§ Data to use:
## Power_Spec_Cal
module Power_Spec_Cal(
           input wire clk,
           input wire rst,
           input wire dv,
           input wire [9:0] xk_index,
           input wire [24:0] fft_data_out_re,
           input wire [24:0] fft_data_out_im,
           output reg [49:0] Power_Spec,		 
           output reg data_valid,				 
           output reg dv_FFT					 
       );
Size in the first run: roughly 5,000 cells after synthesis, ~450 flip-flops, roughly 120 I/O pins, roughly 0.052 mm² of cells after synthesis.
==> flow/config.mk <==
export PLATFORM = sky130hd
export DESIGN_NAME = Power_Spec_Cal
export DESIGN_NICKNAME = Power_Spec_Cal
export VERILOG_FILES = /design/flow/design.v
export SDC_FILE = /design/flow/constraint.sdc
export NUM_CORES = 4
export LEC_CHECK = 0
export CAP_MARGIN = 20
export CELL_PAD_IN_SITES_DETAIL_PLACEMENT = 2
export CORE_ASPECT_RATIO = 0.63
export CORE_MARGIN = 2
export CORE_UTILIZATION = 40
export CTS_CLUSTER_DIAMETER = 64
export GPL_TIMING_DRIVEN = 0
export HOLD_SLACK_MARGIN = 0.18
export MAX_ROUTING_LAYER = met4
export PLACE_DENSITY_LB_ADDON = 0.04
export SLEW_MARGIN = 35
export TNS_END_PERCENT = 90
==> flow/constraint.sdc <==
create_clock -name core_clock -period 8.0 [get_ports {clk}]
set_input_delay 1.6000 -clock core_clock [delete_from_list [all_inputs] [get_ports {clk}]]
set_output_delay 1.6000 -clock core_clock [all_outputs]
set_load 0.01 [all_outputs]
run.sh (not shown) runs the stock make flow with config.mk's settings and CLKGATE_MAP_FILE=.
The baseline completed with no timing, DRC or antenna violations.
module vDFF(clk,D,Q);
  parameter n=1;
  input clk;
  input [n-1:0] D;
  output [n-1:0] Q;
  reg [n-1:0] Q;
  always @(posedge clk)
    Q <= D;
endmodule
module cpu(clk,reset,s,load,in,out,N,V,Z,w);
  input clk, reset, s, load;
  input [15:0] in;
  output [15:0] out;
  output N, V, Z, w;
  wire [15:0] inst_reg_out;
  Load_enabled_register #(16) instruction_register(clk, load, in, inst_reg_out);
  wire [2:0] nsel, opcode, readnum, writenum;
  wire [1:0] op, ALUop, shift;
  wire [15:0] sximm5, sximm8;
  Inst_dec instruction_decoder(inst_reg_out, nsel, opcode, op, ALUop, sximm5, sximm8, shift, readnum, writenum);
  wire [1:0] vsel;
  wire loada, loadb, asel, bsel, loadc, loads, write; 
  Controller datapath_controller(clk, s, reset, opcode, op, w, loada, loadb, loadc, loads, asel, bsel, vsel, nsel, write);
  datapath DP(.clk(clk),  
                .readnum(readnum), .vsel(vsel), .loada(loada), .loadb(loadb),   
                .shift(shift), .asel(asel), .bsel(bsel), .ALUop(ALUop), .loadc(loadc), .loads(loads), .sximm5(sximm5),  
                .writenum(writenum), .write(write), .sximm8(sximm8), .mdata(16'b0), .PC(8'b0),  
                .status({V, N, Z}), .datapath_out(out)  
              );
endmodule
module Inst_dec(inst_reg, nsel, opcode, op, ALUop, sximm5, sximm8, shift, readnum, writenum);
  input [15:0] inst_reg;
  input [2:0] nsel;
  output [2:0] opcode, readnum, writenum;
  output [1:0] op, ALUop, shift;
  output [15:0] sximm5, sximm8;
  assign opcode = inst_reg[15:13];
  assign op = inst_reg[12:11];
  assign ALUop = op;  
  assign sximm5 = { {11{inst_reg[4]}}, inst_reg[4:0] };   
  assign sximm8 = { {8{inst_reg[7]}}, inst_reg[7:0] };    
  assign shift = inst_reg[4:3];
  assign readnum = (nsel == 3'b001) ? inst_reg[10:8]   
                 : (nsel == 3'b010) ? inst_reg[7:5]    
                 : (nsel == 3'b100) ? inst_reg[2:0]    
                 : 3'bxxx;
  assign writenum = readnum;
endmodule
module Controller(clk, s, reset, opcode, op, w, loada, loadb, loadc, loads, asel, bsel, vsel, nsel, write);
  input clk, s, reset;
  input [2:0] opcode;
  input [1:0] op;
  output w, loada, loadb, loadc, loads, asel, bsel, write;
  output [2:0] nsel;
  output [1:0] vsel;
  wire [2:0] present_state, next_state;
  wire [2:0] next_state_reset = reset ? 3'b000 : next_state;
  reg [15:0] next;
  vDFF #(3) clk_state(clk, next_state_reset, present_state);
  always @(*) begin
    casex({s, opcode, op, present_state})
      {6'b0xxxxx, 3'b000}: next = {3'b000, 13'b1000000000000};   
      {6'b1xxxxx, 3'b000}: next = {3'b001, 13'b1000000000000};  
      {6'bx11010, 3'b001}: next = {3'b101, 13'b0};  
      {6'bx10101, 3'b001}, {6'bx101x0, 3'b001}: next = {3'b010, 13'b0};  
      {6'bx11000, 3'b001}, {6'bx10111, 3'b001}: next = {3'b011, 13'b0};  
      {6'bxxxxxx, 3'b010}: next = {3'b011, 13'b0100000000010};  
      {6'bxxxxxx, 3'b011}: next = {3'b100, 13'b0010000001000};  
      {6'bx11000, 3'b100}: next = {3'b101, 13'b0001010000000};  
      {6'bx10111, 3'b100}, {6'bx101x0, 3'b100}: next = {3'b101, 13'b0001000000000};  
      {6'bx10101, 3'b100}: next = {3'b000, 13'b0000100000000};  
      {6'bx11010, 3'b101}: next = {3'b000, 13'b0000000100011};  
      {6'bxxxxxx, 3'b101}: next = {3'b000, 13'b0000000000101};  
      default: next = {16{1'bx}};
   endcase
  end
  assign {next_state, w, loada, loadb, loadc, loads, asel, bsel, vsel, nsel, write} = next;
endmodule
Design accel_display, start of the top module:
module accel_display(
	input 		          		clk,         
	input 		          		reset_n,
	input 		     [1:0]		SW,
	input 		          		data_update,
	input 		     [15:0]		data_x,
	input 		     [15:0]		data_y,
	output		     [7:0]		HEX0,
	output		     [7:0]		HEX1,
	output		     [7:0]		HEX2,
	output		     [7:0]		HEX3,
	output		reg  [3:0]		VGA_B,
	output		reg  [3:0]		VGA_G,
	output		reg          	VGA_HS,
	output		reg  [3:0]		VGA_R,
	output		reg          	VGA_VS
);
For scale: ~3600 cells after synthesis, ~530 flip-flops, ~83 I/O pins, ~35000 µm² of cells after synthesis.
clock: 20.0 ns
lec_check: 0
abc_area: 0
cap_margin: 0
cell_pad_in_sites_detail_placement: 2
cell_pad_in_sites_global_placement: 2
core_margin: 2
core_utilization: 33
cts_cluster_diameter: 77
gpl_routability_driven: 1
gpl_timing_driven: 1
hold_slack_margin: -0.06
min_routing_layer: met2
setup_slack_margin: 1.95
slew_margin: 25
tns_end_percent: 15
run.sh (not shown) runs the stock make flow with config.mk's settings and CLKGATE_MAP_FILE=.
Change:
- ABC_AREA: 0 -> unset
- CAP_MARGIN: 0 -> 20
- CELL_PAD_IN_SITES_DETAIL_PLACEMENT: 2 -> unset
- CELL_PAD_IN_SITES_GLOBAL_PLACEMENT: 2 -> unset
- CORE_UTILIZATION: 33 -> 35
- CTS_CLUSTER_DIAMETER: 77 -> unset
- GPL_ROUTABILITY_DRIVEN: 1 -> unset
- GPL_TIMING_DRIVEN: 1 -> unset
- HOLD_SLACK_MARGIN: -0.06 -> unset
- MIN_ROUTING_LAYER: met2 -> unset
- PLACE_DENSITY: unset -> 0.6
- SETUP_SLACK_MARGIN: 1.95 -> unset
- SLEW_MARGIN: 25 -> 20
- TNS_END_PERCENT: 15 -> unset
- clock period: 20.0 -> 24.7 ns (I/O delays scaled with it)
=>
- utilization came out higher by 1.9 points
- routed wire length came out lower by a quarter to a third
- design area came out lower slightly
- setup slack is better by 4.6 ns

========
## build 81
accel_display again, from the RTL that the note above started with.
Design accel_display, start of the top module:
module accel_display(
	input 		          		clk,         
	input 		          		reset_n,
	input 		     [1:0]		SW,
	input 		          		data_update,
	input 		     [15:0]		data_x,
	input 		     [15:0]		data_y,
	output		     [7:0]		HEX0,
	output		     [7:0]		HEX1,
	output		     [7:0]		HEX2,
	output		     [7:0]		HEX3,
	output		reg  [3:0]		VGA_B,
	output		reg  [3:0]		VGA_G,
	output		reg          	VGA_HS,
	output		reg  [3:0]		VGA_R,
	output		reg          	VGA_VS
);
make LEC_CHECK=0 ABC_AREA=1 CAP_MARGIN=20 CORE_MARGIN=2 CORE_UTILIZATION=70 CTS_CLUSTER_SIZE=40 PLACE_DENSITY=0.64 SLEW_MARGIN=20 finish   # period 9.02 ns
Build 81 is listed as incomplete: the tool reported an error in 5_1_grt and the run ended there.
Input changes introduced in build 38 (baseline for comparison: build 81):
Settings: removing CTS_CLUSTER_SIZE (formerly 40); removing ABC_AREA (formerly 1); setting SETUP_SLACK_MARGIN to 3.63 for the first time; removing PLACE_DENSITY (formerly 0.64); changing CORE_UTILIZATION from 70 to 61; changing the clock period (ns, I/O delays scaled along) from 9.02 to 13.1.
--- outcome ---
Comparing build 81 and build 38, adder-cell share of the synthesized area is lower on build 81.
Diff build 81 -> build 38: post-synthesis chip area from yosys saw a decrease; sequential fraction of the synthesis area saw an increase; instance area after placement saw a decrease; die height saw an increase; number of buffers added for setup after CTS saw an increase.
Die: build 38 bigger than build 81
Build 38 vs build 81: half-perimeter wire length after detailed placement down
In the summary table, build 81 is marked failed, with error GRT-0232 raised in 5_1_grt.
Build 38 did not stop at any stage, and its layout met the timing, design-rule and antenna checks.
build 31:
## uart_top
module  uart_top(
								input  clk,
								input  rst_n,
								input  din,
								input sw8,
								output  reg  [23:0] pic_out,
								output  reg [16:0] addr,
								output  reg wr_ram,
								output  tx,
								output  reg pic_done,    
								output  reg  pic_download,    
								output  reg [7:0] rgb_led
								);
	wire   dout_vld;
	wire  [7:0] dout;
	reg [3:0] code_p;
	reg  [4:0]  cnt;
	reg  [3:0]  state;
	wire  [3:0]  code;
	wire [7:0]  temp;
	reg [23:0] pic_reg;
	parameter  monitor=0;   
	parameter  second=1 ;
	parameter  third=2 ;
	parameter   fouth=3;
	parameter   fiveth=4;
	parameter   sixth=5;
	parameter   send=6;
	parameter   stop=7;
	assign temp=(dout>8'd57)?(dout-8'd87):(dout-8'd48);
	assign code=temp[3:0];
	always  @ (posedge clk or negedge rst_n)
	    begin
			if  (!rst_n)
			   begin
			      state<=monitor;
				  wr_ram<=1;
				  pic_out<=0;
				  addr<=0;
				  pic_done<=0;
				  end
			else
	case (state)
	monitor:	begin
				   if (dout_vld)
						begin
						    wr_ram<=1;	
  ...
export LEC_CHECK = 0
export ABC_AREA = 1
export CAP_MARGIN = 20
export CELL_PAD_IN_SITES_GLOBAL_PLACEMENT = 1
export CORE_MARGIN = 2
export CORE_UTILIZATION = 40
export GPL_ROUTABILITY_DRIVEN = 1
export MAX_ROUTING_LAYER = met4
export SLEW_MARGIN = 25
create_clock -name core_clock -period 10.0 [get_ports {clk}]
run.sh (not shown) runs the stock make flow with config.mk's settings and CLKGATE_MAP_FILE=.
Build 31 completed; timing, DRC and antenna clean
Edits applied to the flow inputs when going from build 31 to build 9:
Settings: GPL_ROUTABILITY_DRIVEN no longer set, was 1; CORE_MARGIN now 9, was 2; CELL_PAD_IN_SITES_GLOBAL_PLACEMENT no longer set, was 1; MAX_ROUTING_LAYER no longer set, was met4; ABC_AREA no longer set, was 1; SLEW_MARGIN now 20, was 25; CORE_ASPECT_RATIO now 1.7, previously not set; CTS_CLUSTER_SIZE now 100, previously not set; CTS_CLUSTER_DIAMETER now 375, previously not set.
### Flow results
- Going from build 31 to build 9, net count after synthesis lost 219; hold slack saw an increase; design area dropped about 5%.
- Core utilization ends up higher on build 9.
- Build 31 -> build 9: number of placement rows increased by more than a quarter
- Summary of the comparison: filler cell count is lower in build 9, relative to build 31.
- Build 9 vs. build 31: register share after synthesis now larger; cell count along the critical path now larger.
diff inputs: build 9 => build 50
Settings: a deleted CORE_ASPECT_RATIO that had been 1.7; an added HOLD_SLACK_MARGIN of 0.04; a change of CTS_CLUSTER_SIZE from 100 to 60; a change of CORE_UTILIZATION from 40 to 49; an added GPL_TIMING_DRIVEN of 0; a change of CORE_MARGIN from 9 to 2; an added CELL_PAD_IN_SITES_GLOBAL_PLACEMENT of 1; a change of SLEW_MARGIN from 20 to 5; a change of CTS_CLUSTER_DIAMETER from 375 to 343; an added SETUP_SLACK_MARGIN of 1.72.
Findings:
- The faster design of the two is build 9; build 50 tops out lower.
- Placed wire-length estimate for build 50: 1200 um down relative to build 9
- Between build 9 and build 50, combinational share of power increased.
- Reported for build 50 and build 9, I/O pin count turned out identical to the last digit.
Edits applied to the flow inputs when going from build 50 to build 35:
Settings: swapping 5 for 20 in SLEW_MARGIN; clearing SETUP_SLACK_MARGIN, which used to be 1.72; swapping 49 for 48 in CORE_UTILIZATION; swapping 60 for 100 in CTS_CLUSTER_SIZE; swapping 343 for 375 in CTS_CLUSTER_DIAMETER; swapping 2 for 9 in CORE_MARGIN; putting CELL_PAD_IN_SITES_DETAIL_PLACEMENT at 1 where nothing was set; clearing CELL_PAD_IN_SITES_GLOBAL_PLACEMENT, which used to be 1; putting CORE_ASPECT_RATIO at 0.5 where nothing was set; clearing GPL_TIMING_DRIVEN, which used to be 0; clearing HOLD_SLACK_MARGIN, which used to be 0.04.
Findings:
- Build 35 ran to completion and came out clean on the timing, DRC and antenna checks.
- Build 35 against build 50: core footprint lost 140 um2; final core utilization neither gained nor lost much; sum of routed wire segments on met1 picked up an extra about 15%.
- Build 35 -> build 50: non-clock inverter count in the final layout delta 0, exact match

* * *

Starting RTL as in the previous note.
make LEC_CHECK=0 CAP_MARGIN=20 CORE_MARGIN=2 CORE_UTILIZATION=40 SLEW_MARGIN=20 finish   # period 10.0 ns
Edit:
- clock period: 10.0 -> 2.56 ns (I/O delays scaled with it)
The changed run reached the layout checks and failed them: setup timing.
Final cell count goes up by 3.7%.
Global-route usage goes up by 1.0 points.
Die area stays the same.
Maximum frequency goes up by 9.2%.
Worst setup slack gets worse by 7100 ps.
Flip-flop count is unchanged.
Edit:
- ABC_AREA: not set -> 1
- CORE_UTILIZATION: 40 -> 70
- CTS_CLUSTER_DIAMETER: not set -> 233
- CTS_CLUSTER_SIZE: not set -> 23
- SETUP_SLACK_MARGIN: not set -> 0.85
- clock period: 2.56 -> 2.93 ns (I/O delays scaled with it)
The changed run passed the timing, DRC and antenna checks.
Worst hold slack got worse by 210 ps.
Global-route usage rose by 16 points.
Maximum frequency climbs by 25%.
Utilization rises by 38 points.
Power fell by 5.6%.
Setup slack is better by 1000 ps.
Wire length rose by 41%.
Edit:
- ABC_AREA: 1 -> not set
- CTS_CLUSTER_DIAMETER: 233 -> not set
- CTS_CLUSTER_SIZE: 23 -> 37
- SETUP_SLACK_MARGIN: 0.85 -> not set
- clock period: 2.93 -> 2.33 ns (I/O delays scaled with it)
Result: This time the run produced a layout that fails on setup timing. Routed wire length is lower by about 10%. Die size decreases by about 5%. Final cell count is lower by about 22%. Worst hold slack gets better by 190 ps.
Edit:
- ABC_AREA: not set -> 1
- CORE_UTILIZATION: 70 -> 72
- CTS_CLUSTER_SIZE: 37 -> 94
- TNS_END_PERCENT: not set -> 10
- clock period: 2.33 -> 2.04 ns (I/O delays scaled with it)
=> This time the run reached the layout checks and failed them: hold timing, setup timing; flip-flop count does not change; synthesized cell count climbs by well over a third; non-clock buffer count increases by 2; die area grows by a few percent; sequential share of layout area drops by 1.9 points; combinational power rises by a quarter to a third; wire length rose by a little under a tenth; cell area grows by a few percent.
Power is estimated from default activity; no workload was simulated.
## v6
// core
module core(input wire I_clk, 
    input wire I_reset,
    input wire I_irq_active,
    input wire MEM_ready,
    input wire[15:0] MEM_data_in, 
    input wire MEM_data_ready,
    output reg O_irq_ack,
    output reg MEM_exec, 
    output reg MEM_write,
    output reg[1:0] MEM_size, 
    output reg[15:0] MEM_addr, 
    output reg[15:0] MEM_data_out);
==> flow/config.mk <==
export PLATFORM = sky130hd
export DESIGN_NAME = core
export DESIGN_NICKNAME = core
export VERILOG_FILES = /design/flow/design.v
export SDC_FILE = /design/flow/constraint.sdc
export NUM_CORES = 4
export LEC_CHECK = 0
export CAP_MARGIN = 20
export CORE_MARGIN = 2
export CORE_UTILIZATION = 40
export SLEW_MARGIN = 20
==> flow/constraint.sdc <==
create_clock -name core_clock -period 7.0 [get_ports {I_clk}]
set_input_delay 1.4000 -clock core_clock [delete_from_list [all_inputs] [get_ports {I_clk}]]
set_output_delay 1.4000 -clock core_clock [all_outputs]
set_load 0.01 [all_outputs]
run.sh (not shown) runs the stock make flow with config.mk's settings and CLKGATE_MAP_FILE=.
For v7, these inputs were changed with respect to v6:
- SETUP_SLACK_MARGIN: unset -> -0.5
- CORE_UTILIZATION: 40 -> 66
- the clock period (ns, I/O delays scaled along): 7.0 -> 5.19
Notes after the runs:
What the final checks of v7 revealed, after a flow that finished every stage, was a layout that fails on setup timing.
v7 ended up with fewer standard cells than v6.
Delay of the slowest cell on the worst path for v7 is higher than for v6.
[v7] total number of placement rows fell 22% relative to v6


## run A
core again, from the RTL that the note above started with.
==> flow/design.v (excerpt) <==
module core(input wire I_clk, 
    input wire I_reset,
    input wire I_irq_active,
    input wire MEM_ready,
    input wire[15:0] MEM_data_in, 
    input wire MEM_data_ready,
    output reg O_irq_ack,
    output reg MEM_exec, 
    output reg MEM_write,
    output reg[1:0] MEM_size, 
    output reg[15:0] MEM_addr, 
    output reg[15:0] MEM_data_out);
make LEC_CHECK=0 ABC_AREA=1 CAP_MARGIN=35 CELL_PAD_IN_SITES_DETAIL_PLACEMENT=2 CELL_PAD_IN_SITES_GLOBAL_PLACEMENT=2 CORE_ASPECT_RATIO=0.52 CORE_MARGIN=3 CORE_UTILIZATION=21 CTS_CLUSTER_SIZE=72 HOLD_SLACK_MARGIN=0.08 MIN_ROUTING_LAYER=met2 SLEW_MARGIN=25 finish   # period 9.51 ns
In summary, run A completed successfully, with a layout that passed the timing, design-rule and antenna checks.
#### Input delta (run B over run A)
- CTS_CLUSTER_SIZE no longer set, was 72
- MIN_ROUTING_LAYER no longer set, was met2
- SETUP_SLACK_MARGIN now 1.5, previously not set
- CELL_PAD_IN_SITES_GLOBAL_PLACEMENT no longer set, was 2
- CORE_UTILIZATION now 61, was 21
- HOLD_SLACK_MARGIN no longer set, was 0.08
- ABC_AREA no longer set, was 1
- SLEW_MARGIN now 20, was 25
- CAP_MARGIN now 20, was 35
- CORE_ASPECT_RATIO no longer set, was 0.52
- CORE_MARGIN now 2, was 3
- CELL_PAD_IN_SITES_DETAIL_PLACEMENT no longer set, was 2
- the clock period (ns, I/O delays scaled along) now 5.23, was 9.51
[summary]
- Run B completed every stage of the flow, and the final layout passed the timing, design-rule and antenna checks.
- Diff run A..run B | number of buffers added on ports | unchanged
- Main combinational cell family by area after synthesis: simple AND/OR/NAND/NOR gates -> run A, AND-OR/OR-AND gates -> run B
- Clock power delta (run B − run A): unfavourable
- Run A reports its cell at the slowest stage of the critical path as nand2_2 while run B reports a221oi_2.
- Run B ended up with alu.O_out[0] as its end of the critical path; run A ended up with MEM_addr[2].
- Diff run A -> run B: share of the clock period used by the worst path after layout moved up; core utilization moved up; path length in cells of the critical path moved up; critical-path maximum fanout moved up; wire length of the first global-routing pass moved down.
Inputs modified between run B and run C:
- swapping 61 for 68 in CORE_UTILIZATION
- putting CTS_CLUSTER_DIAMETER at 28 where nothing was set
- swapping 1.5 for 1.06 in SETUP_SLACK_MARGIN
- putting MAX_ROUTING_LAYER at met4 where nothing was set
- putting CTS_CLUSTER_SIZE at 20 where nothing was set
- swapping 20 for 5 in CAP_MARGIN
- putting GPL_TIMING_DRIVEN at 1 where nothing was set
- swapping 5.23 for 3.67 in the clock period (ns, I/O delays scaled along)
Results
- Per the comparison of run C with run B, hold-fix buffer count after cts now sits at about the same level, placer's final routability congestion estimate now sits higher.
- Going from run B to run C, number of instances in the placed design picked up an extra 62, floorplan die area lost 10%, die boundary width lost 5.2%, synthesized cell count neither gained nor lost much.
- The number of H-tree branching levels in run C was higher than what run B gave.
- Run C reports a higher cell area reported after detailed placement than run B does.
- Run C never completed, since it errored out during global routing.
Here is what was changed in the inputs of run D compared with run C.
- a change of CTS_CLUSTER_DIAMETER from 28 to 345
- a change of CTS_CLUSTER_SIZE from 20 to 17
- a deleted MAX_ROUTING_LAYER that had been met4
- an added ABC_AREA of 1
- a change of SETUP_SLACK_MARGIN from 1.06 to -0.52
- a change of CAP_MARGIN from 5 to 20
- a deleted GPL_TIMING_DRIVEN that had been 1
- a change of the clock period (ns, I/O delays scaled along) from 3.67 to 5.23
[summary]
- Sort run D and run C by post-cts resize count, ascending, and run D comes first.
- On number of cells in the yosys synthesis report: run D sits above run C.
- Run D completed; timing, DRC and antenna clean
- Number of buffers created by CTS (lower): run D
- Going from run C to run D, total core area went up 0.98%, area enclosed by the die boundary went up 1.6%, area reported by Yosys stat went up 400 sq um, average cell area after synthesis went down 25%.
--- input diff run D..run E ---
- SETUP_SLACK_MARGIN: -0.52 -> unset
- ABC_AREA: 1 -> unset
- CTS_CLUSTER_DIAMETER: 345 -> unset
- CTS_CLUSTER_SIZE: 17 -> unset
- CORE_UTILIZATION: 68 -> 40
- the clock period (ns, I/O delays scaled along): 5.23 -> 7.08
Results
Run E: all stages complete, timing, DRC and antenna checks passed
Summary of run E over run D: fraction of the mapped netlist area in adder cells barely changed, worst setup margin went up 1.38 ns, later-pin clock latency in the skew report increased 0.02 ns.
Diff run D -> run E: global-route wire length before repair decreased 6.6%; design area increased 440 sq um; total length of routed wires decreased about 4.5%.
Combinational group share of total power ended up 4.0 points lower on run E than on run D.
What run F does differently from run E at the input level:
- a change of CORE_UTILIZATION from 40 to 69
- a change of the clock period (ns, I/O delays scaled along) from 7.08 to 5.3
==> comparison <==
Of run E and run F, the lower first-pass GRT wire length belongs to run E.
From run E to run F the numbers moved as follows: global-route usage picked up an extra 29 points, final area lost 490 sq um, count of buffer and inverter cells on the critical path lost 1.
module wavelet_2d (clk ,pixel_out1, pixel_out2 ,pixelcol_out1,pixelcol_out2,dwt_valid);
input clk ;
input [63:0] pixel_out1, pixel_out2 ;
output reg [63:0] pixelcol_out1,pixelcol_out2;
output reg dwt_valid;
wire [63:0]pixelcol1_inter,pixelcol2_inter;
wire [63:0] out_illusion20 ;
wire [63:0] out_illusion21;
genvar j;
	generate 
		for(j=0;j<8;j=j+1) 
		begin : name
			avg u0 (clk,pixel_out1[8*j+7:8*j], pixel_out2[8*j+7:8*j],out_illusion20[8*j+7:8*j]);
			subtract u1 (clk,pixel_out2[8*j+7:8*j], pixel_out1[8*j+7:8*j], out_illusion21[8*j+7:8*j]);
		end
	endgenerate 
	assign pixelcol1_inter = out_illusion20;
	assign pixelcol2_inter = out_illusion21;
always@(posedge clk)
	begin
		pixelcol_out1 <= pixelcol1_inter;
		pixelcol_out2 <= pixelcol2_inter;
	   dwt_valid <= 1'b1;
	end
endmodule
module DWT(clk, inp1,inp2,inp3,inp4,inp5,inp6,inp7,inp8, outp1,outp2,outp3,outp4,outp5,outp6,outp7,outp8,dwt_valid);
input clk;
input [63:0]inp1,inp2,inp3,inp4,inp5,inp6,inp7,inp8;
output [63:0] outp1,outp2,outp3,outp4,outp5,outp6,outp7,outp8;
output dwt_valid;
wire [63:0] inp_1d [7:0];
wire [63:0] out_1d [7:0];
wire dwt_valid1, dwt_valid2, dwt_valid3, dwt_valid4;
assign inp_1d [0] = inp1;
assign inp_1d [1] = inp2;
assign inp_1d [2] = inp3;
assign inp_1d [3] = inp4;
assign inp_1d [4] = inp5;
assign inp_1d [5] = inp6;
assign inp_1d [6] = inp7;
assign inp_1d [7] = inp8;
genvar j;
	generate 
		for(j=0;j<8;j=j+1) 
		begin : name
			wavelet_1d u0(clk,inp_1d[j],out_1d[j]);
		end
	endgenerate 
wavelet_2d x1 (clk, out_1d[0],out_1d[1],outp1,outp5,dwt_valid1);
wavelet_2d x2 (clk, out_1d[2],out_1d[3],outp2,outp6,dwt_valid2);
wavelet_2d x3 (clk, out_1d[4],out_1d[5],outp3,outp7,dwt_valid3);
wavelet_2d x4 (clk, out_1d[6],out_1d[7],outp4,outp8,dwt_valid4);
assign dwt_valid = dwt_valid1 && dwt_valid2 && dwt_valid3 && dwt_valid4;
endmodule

§ Brief:
Could you return exactly the stretch of the data above that starts at the line with "module vDFF(clk,D,Q);" and ends at the line with "output [1:0] op, ALUop, shift;", both lines included?

§ Written answer:
module vDFF(clk,D,Q);
  parameter n=1;
  input clk;
  input [n-1:0] D;
  output [n-1:0] Q;
  reg [n-1:0] Q;
  always @(posedge clk)
    Q <= D;
endmodule
module cpu(clk,reset,s,load,in,out,N,V,Z,w);
  input clk, reset, s, load;
  input [15:0] in;
  output [15:0] out;
  output N, V, Z, w;
  wire [15:0] inst_reg_out;
  Load_enabled_register #(16) instruction_register(clk, load, in, inst_reg_out);
  wire [2:0] nsel, opcode, readnum, writenum;
  wire [1:0] op, ALUop, shift;
  wire [15:0] sximm5, sximm8;
  Inst_dec instruction_decoder(inst_reg_out, nsel, opcode, op, ALUop, sximm5, sximm8, shift, readnum, writenum);
  wire [1:0] vsel;
  wire loada, loadb, asel, bsel, loadc, loads, write; 
  Controller datapath_controller(clk, s, reset, opcode, op, w, loada, loadb, loadc, loads, asel, bsel, vsel, nsel, write);
  datapath DP(.clk(clk),  
                .readnum(readnum), .vsel(vsel), .loada(loada), .loadb(loadb),   
                .shift(shift), .asel(asel), .bsel(bsel), .ALUop(ALUop), .loadc(loadc), .loads(loads), .sximm5(sximm5),  
                .writenum(writenum), .write(write), .sximm8(sximm8), .mdata(16'b0), .PC(8'b0),  
                .status({V, N, Z}), .datapath_out(out)  
              );
endmodule
module Inst_dec(inst_reg, nsel, opcode, op, ALUop, sximm5, sximm8, shift, readnum, writenum);
  input [15:0] inst_reg;
  input [2:0] nsel;
  output [2:0] opcode, readnum, writenum;
  output [1:0] op, ALUop, shift;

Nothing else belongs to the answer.